__Exercise requirements__:
Find the word "dict" in the data. Return every line where it appears.

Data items
-- Opening Marker --

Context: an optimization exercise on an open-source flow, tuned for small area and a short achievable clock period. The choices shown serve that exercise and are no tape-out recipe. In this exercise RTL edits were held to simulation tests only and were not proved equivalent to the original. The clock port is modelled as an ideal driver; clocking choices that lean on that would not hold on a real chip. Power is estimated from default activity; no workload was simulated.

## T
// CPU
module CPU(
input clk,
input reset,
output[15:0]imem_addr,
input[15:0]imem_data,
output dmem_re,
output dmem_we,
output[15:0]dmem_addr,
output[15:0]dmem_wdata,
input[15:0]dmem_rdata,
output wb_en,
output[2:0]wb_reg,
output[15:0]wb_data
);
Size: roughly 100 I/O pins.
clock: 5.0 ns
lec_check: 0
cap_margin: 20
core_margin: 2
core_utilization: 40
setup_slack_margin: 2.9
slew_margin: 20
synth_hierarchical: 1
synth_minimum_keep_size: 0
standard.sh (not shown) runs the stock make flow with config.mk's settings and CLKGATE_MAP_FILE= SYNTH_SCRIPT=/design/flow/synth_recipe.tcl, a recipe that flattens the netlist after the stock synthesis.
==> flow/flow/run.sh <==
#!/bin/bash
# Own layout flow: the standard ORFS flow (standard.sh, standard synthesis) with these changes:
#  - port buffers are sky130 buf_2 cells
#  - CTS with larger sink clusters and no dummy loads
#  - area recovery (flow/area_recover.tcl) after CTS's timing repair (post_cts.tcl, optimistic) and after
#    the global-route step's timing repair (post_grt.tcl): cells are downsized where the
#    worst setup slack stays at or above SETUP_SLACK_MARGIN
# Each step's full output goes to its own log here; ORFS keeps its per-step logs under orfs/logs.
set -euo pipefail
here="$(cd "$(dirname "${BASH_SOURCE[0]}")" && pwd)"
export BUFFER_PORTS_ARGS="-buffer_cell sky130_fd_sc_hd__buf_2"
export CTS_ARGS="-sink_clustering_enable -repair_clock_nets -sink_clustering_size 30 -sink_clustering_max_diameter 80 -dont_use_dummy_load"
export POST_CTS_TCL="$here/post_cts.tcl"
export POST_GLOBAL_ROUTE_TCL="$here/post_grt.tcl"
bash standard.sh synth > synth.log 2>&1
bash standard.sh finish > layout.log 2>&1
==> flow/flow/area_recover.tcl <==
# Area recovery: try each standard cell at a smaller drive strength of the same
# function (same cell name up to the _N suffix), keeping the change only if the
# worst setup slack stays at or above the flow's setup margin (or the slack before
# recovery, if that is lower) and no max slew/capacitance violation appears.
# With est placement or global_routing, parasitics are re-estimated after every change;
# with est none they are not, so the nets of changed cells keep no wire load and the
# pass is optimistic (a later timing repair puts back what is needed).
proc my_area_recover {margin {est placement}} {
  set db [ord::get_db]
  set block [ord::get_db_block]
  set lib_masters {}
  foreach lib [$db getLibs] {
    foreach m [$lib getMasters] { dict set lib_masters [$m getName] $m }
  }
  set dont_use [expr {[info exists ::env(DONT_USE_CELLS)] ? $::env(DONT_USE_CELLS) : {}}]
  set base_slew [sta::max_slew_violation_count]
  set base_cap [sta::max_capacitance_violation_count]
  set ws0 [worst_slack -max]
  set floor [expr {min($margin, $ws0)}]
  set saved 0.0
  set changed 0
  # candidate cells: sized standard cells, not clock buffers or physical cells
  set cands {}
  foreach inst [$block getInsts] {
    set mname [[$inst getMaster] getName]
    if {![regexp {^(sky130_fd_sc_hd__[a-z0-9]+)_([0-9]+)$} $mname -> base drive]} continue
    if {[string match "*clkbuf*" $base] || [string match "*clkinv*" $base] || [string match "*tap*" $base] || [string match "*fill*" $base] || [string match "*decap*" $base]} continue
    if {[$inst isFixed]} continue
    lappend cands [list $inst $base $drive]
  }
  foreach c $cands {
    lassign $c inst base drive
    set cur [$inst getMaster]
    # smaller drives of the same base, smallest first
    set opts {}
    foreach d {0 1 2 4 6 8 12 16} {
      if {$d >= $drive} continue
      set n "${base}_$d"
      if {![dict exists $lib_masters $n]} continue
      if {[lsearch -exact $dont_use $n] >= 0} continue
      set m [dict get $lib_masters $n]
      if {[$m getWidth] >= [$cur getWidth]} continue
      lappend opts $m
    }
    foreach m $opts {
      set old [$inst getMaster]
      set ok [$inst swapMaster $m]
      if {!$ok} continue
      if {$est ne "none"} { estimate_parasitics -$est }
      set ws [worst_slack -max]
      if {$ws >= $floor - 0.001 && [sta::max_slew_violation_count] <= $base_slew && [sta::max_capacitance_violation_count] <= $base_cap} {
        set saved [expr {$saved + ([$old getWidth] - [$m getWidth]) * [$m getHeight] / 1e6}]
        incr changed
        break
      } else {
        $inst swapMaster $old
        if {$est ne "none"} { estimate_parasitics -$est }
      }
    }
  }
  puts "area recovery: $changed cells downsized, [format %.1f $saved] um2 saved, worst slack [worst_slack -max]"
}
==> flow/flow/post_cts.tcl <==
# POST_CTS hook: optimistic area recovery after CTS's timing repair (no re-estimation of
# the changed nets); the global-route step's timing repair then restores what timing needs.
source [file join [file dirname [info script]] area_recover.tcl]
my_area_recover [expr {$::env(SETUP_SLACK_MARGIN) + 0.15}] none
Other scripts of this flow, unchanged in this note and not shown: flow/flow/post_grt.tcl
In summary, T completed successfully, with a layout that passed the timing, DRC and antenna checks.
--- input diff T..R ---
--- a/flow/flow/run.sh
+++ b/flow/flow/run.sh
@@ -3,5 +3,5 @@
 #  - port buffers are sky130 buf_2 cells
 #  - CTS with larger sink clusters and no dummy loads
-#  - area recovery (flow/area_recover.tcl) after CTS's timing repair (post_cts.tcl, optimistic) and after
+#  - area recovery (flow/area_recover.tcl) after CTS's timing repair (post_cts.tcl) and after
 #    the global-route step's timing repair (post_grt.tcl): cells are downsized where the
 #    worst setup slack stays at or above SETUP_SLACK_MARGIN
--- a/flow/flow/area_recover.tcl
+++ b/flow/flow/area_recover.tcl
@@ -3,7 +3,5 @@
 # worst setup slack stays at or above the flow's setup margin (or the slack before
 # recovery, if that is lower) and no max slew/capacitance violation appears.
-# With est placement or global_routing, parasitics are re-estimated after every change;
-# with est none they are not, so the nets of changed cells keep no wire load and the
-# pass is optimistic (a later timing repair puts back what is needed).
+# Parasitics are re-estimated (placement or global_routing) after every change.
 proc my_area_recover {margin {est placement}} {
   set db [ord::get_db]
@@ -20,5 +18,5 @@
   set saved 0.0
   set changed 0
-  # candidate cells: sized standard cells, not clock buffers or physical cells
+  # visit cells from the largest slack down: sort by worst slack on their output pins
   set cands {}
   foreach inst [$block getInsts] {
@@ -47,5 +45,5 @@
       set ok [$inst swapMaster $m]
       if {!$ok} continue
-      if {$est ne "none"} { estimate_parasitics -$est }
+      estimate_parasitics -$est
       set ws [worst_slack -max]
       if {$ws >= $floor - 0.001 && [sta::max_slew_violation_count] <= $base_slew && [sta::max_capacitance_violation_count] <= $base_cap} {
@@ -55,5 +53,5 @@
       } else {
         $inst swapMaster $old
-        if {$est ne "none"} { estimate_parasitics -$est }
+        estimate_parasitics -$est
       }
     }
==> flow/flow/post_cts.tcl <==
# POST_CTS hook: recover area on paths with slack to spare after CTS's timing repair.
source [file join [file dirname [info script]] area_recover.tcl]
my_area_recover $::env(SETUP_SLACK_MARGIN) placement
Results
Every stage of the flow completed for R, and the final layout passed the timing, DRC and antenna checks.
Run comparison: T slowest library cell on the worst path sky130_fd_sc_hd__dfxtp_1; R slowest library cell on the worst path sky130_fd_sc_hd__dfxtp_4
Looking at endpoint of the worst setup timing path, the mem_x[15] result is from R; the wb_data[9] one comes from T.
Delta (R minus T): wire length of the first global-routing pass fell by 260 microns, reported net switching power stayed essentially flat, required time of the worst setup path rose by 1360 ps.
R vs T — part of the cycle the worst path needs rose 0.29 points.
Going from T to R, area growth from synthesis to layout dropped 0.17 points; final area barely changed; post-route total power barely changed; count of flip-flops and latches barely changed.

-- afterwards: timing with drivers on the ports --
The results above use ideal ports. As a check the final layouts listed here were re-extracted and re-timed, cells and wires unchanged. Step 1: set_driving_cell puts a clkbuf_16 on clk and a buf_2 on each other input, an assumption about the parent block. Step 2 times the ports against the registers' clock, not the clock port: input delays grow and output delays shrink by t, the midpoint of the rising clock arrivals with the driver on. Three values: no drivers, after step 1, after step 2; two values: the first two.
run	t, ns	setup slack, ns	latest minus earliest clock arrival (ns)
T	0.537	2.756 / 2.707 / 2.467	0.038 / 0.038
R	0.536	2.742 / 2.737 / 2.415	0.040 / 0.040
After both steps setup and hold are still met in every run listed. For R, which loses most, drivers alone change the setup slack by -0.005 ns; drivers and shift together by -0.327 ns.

-- Closing Marker --

__Response__:
    foreach m [$lib getMasters] { dict set lib_masters [$m getName] $m }
      if {![dict exists $lib_masters $n]} continue
      set m [dict get $lib_masters $n]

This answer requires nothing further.